*** Opening RECORDS TO USE ***

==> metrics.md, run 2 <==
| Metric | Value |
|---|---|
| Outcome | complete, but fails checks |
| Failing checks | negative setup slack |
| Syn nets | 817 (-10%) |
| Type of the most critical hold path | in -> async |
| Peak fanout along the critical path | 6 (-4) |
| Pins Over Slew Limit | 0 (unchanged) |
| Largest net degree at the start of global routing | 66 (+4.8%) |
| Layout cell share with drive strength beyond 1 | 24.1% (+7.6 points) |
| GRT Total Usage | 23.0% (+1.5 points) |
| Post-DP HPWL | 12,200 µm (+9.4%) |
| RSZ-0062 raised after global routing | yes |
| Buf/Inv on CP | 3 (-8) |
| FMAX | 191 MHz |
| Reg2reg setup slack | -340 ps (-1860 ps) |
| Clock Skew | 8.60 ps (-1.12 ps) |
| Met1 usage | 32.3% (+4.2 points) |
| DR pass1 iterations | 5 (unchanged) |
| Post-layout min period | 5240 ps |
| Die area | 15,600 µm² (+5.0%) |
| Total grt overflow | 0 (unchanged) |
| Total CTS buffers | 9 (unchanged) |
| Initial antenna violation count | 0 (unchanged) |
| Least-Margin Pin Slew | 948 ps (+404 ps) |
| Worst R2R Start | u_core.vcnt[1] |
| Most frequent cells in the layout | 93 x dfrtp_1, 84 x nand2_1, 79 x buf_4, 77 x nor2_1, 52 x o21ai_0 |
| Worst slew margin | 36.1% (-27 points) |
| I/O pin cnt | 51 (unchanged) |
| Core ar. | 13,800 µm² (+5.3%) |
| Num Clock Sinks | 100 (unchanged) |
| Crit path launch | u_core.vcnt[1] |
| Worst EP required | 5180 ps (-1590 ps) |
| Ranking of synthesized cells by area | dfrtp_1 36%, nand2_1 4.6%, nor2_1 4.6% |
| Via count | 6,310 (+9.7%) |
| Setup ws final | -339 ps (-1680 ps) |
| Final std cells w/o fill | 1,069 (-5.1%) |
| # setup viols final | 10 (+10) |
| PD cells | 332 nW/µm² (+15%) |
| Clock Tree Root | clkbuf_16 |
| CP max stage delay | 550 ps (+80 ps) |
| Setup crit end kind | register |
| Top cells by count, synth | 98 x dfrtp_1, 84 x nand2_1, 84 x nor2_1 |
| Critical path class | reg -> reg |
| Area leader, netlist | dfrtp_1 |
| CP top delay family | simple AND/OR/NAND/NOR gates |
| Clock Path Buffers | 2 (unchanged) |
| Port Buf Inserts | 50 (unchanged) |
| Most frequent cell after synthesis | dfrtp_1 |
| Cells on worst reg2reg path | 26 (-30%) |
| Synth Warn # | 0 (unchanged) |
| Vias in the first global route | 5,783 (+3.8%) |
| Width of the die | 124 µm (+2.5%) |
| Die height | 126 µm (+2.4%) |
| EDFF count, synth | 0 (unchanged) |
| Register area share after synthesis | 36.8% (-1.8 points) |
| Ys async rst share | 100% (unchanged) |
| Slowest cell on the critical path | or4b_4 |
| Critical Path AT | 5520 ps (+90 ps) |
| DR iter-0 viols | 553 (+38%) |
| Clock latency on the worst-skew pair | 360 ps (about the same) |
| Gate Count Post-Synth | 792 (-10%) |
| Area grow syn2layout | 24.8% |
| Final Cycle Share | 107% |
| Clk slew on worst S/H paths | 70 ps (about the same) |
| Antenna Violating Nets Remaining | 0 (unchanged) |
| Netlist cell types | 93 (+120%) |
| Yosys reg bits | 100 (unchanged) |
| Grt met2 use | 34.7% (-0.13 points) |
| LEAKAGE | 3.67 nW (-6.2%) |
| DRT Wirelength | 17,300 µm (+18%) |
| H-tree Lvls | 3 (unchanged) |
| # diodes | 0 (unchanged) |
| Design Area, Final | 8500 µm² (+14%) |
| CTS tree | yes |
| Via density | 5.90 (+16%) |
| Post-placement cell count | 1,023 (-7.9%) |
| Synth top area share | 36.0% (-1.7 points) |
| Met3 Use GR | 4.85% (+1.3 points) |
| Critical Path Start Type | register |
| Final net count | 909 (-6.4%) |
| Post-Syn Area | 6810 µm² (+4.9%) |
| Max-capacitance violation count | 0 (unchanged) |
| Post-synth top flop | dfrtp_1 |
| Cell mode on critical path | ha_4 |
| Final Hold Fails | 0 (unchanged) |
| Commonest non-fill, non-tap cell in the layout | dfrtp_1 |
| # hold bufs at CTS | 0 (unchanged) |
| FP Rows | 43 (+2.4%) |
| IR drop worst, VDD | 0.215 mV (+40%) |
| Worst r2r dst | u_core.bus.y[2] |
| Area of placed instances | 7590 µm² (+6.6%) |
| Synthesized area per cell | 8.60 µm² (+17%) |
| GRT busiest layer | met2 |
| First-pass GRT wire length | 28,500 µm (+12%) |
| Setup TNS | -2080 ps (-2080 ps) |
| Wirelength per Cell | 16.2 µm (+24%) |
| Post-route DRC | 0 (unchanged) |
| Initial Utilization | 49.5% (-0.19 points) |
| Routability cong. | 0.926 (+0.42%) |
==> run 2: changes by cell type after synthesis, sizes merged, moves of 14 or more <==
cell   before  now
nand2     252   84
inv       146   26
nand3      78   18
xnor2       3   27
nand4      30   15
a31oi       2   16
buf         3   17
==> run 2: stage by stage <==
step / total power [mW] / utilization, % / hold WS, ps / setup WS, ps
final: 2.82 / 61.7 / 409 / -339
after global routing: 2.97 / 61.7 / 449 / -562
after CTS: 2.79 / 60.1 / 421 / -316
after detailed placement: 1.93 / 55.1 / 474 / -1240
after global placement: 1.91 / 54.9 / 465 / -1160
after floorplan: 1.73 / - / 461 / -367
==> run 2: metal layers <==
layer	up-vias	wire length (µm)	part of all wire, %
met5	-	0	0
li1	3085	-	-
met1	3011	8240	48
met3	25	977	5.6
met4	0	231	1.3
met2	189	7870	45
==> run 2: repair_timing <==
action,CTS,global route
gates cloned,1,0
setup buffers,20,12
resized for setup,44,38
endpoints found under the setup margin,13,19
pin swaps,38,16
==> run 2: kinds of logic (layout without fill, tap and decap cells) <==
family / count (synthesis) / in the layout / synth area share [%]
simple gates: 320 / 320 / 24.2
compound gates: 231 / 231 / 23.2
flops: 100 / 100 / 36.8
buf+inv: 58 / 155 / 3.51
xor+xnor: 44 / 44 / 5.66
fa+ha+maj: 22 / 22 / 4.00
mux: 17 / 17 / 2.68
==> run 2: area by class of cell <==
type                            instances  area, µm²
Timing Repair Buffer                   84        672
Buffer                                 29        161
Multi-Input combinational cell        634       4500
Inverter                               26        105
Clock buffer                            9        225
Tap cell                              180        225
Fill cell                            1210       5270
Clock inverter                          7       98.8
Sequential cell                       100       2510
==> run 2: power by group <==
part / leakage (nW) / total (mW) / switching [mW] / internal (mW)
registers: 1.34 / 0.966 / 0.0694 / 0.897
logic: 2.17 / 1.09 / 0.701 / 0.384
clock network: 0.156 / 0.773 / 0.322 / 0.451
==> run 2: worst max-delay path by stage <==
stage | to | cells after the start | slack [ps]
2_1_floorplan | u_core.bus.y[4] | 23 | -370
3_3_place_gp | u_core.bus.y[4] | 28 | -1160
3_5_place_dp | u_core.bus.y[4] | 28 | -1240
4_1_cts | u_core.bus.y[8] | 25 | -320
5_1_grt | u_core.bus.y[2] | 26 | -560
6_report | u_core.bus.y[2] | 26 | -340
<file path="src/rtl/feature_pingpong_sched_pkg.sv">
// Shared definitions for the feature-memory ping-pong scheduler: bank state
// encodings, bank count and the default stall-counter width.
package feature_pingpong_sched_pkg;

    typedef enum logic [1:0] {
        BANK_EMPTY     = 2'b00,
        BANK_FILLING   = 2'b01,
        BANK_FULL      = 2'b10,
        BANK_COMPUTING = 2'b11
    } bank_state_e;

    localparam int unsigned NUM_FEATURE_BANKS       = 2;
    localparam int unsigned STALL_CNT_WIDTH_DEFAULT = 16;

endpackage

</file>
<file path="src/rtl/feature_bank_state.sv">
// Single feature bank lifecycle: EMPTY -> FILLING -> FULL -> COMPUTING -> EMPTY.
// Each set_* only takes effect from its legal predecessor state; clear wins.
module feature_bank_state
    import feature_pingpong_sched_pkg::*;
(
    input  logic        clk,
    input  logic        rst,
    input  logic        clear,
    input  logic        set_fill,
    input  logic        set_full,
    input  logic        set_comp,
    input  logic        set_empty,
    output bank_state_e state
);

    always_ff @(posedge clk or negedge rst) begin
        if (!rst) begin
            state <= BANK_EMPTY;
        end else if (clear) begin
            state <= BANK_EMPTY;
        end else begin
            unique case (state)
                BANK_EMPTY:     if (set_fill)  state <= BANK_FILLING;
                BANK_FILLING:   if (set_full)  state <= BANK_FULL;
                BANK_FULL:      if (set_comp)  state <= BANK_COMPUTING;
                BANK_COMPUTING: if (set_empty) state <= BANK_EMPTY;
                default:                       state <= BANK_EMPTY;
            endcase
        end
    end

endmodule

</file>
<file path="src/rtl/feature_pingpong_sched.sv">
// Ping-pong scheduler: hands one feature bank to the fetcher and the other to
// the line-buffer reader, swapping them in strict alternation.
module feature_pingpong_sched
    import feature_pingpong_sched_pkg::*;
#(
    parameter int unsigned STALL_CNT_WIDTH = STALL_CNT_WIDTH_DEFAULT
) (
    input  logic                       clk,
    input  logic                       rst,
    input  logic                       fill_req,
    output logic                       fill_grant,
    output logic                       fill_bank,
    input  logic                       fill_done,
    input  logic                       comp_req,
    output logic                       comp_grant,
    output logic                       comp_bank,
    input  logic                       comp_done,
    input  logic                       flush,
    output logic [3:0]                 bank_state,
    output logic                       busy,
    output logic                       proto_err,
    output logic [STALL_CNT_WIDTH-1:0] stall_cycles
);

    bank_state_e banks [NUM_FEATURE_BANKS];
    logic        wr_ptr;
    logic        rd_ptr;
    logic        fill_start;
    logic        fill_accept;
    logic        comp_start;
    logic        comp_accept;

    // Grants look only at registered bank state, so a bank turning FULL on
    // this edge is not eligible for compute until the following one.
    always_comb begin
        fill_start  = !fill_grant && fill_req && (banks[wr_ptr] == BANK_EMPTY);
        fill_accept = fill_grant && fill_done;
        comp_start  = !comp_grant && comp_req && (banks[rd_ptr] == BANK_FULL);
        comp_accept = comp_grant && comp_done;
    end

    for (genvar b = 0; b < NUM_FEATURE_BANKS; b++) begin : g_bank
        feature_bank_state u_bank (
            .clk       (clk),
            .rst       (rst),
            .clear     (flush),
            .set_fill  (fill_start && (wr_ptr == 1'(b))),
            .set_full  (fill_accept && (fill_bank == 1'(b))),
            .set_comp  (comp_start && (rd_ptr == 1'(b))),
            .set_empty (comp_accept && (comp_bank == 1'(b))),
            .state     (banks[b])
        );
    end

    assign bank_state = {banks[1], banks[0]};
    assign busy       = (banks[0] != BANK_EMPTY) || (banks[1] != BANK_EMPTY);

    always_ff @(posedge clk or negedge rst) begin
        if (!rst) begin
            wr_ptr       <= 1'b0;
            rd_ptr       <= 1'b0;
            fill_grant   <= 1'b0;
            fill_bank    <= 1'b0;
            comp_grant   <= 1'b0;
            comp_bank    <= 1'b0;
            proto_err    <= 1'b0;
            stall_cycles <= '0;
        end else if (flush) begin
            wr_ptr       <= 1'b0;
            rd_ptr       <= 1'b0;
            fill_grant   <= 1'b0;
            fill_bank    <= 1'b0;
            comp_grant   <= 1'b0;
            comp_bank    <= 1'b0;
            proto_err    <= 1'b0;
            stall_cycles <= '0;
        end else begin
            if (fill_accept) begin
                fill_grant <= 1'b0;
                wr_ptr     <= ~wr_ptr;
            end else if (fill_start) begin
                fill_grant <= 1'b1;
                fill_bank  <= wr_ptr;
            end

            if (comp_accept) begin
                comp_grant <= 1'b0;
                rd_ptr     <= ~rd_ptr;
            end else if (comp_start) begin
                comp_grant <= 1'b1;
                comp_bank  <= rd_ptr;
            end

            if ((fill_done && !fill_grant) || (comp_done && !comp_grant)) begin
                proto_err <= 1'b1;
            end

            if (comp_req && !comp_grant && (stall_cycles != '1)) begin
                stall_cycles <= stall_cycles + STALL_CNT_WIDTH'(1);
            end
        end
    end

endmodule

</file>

*** Closing RECORDS TO USE ***
*** Opening RECORDS TO USE ***

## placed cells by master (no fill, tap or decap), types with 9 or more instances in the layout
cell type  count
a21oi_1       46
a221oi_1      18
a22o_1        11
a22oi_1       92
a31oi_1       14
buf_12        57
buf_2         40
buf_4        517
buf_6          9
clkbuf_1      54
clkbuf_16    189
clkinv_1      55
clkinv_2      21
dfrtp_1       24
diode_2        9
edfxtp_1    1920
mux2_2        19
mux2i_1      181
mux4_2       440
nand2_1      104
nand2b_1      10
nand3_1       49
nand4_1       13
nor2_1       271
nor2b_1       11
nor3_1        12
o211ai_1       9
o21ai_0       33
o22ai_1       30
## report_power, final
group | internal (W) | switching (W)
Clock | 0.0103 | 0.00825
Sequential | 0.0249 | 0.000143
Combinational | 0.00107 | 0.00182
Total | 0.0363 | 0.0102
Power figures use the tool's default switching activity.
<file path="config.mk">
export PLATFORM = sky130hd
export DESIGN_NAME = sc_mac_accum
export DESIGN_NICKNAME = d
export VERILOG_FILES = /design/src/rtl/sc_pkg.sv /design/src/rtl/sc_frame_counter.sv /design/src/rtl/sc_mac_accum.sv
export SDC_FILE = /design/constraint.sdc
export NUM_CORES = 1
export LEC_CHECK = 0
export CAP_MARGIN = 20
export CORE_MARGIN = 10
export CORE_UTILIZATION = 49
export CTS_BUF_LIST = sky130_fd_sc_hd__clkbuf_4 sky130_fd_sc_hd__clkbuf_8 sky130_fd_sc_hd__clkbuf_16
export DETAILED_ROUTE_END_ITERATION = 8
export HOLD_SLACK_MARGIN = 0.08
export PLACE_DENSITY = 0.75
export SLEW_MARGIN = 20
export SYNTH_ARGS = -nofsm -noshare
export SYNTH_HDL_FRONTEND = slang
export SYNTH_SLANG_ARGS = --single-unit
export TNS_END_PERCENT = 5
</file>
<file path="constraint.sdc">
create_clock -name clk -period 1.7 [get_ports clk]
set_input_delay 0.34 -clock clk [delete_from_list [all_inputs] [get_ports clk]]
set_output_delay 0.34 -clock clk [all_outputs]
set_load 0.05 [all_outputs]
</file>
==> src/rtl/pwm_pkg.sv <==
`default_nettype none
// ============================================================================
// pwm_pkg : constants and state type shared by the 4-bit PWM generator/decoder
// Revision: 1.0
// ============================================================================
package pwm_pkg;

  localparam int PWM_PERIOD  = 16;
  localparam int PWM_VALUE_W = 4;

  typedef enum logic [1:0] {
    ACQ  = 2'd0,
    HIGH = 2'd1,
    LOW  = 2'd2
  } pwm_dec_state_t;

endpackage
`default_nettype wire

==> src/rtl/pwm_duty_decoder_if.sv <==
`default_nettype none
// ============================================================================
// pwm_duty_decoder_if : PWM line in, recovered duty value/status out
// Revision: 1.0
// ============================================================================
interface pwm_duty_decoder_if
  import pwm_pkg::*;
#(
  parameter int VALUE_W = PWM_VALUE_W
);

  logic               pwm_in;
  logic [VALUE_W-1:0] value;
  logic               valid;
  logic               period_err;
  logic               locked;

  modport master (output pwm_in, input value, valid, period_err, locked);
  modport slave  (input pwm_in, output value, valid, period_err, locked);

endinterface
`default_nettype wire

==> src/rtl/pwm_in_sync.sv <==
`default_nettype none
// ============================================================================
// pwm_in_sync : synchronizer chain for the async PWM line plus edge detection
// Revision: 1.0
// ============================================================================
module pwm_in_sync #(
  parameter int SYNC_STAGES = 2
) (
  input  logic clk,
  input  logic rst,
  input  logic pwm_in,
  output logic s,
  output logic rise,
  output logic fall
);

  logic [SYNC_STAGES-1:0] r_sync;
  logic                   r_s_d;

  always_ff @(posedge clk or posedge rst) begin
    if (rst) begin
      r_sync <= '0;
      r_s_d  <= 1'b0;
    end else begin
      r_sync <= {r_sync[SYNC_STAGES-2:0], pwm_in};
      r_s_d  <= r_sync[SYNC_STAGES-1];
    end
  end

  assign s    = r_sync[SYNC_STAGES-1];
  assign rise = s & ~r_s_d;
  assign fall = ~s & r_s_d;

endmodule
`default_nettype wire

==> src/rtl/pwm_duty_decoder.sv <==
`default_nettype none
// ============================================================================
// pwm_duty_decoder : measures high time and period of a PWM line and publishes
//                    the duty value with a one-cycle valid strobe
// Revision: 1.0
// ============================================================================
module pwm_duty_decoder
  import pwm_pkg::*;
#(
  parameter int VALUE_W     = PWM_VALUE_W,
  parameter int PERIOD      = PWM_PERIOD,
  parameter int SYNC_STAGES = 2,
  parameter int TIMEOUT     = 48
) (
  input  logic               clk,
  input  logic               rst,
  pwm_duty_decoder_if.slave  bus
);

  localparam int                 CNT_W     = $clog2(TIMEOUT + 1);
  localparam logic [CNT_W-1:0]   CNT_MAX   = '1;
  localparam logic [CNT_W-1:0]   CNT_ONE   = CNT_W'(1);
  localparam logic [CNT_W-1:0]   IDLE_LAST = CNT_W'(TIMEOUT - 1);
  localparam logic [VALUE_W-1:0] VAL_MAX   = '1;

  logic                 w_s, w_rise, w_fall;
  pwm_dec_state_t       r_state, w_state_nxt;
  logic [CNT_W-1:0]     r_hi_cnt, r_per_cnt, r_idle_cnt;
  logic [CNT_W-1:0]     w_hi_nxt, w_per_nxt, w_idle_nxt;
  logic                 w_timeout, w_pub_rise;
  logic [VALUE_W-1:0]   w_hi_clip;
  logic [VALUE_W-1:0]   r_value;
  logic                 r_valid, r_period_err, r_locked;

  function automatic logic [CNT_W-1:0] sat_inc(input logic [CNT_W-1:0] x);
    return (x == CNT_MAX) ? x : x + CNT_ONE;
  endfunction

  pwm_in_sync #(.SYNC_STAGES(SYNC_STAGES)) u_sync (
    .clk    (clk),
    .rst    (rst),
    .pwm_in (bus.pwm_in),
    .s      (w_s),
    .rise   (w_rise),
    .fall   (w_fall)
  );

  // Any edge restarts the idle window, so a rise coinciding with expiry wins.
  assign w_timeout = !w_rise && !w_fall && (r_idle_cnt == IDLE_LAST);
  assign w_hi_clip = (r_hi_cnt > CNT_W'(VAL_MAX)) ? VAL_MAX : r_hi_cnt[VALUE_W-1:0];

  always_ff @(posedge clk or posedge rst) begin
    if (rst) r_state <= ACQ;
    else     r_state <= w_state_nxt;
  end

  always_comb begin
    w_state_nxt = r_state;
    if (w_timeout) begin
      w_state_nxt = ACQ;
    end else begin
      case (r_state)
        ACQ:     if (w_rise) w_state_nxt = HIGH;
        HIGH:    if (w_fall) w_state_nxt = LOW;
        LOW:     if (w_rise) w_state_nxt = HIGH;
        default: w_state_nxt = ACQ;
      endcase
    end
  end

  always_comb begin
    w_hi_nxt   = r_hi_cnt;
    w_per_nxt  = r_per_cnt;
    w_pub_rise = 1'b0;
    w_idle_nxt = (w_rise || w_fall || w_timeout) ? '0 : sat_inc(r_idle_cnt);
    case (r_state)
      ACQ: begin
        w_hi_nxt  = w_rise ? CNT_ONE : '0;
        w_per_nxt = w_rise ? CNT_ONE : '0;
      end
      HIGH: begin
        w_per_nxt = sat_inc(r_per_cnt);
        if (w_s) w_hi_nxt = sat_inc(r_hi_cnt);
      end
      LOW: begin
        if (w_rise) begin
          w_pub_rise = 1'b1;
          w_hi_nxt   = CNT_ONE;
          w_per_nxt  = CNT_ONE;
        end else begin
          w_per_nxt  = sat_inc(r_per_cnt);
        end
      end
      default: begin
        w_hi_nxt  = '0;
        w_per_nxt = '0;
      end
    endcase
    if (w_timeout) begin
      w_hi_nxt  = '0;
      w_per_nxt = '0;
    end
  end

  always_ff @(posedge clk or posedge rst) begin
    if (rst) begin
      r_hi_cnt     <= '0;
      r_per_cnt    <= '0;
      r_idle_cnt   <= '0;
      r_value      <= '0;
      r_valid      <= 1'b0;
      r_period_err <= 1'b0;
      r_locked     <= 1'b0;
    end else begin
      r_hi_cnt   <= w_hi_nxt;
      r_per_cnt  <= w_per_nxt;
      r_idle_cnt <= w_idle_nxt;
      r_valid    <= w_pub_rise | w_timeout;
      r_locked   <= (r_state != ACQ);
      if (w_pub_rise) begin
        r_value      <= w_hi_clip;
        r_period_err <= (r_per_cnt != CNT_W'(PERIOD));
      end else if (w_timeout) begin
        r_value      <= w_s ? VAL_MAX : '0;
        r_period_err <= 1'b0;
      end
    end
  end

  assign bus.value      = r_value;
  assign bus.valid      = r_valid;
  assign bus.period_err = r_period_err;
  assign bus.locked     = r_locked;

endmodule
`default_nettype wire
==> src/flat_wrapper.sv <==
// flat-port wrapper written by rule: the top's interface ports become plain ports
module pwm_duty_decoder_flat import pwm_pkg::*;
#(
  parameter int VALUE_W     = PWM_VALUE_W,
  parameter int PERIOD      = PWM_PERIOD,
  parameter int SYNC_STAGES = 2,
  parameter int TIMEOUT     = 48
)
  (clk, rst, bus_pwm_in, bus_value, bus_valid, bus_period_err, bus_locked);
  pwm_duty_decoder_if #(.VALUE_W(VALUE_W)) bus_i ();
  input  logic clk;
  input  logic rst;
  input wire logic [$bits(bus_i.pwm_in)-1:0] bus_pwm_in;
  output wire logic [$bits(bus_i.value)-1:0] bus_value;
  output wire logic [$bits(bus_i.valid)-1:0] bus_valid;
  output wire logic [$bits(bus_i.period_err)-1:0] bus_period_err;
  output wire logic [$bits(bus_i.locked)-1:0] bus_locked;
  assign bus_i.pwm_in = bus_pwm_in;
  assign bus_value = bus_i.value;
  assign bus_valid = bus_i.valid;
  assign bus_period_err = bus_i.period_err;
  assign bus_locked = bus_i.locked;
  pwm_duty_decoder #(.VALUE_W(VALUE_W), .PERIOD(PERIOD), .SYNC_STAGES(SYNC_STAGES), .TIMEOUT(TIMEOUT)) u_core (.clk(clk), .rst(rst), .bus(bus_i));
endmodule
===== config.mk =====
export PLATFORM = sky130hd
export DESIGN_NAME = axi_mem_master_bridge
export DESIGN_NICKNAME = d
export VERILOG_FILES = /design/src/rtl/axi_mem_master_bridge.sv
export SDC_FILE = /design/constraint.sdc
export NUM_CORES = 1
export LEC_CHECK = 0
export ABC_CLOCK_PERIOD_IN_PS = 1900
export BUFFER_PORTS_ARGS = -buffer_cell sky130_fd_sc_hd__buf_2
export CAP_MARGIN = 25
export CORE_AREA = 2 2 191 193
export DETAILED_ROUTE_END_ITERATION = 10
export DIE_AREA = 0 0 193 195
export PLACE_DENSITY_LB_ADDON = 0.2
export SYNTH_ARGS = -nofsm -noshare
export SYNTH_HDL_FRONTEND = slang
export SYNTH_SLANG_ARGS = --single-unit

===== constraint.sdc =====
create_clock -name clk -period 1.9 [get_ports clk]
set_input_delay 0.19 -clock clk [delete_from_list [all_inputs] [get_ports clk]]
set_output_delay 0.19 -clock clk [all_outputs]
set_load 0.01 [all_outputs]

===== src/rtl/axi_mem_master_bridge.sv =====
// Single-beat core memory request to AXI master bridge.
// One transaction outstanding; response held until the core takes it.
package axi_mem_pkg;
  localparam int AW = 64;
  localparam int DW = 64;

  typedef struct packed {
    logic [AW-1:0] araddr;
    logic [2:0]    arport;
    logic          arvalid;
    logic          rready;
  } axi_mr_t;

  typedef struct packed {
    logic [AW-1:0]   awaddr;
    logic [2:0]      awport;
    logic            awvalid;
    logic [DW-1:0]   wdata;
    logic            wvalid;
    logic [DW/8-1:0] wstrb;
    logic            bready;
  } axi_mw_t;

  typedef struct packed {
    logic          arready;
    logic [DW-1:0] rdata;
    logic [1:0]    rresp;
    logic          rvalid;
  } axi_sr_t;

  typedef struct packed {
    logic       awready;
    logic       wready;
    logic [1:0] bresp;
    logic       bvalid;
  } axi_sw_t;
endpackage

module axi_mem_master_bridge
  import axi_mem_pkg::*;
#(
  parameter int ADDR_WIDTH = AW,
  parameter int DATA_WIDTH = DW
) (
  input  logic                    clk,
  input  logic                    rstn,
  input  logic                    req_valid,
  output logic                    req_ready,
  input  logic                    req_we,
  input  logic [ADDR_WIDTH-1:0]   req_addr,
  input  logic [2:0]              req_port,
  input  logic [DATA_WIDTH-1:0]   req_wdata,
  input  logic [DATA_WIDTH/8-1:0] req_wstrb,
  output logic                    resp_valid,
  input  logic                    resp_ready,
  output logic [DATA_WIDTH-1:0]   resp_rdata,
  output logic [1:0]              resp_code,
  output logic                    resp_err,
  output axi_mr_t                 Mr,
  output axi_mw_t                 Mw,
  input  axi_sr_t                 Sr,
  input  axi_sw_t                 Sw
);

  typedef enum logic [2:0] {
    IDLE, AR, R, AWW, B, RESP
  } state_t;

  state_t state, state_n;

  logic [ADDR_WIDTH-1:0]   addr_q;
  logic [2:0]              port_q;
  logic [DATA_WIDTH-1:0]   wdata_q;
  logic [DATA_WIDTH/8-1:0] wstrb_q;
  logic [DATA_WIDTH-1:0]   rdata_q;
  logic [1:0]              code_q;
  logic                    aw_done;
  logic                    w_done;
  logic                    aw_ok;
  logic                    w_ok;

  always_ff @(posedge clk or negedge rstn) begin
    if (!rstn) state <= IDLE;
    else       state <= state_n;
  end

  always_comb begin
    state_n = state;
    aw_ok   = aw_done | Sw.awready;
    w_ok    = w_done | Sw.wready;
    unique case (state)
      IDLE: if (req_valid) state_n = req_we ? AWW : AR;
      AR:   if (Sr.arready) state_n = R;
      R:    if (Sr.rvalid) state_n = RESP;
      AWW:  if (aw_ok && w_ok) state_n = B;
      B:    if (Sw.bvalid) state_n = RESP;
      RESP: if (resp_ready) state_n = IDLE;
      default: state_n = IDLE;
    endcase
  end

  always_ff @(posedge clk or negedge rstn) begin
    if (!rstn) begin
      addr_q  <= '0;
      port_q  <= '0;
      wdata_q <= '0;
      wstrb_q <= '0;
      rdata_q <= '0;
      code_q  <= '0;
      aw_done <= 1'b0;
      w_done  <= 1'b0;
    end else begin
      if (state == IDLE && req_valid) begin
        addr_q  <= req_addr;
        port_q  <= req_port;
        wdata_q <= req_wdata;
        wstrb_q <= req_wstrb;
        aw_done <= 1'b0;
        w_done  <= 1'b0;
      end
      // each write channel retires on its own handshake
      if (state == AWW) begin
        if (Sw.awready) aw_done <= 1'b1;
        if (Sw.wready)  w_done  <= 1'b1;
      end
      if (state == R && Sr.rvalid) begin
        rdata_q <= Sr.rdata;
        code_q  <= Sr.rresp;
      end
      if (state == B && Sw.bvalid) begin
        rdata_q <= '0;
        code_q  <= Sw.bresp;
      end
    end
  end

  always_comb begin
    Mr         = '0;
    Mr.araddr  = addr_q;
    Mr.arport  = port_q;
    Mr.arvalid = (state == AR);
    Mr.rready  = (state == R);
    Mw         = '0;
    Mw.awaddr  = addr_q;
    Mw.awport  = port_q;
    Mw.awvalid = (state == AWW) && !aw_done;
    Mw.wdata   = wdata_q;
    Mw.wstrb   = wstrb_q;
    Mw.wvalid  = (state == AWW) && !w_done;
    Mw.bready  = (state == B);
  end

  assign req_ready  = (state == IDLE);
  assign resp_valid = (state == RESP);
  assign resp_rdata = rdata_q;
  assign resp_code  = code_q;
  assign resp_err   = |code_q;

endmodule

*** Closing RECORDS TO USE ***

#### [THE TASK]
Using the entries above, give again exactly the lines from the line holding "Timing Repair Buffer" through the line holding "5_1_grt | u_core.bus.y[2] | 26 | -560". Include both end lines and nothing else.

#### [RESPONSE TO THIS EXERCISE]
Timing Repair Buffer                   84        672
Buffer                                 29        161
Multi-Input combinational cell        634       4500
Inverter                               26        105
Clock buffer                            9        225
Tap cell                              180        225
Fill cell                            1210       5270
Clock inverter                          7       98.8
Sequential cell                       100       2510
==> run 2: power by group <==
part / leakage (nW) / total (mW) / switching [mW] / internal (mW)
registers: 1.34 / 0.966 / 0.0694 / 0.897
logic: 2.17 / 1.09 / 0.701 / 0.384
clock network: 0.156 / 0.773 / 0.322 / 0.451
==> run 2: worst max-delay path by stage <==
stage | to | cells after the start | slack [ps]
2_1_floorplan | u_core.bus.y[4] | 23 | -370
3_3_place_gp | u_core.bus.y[4] | 28 | -1160
3_5_place_dp | u_core.bus.y[4] | 28 | -1240
4_1_cts | u_core.bus.y[8] | 25 | -320
5_1_grt | u_core.bus.y[2] | 26 | -560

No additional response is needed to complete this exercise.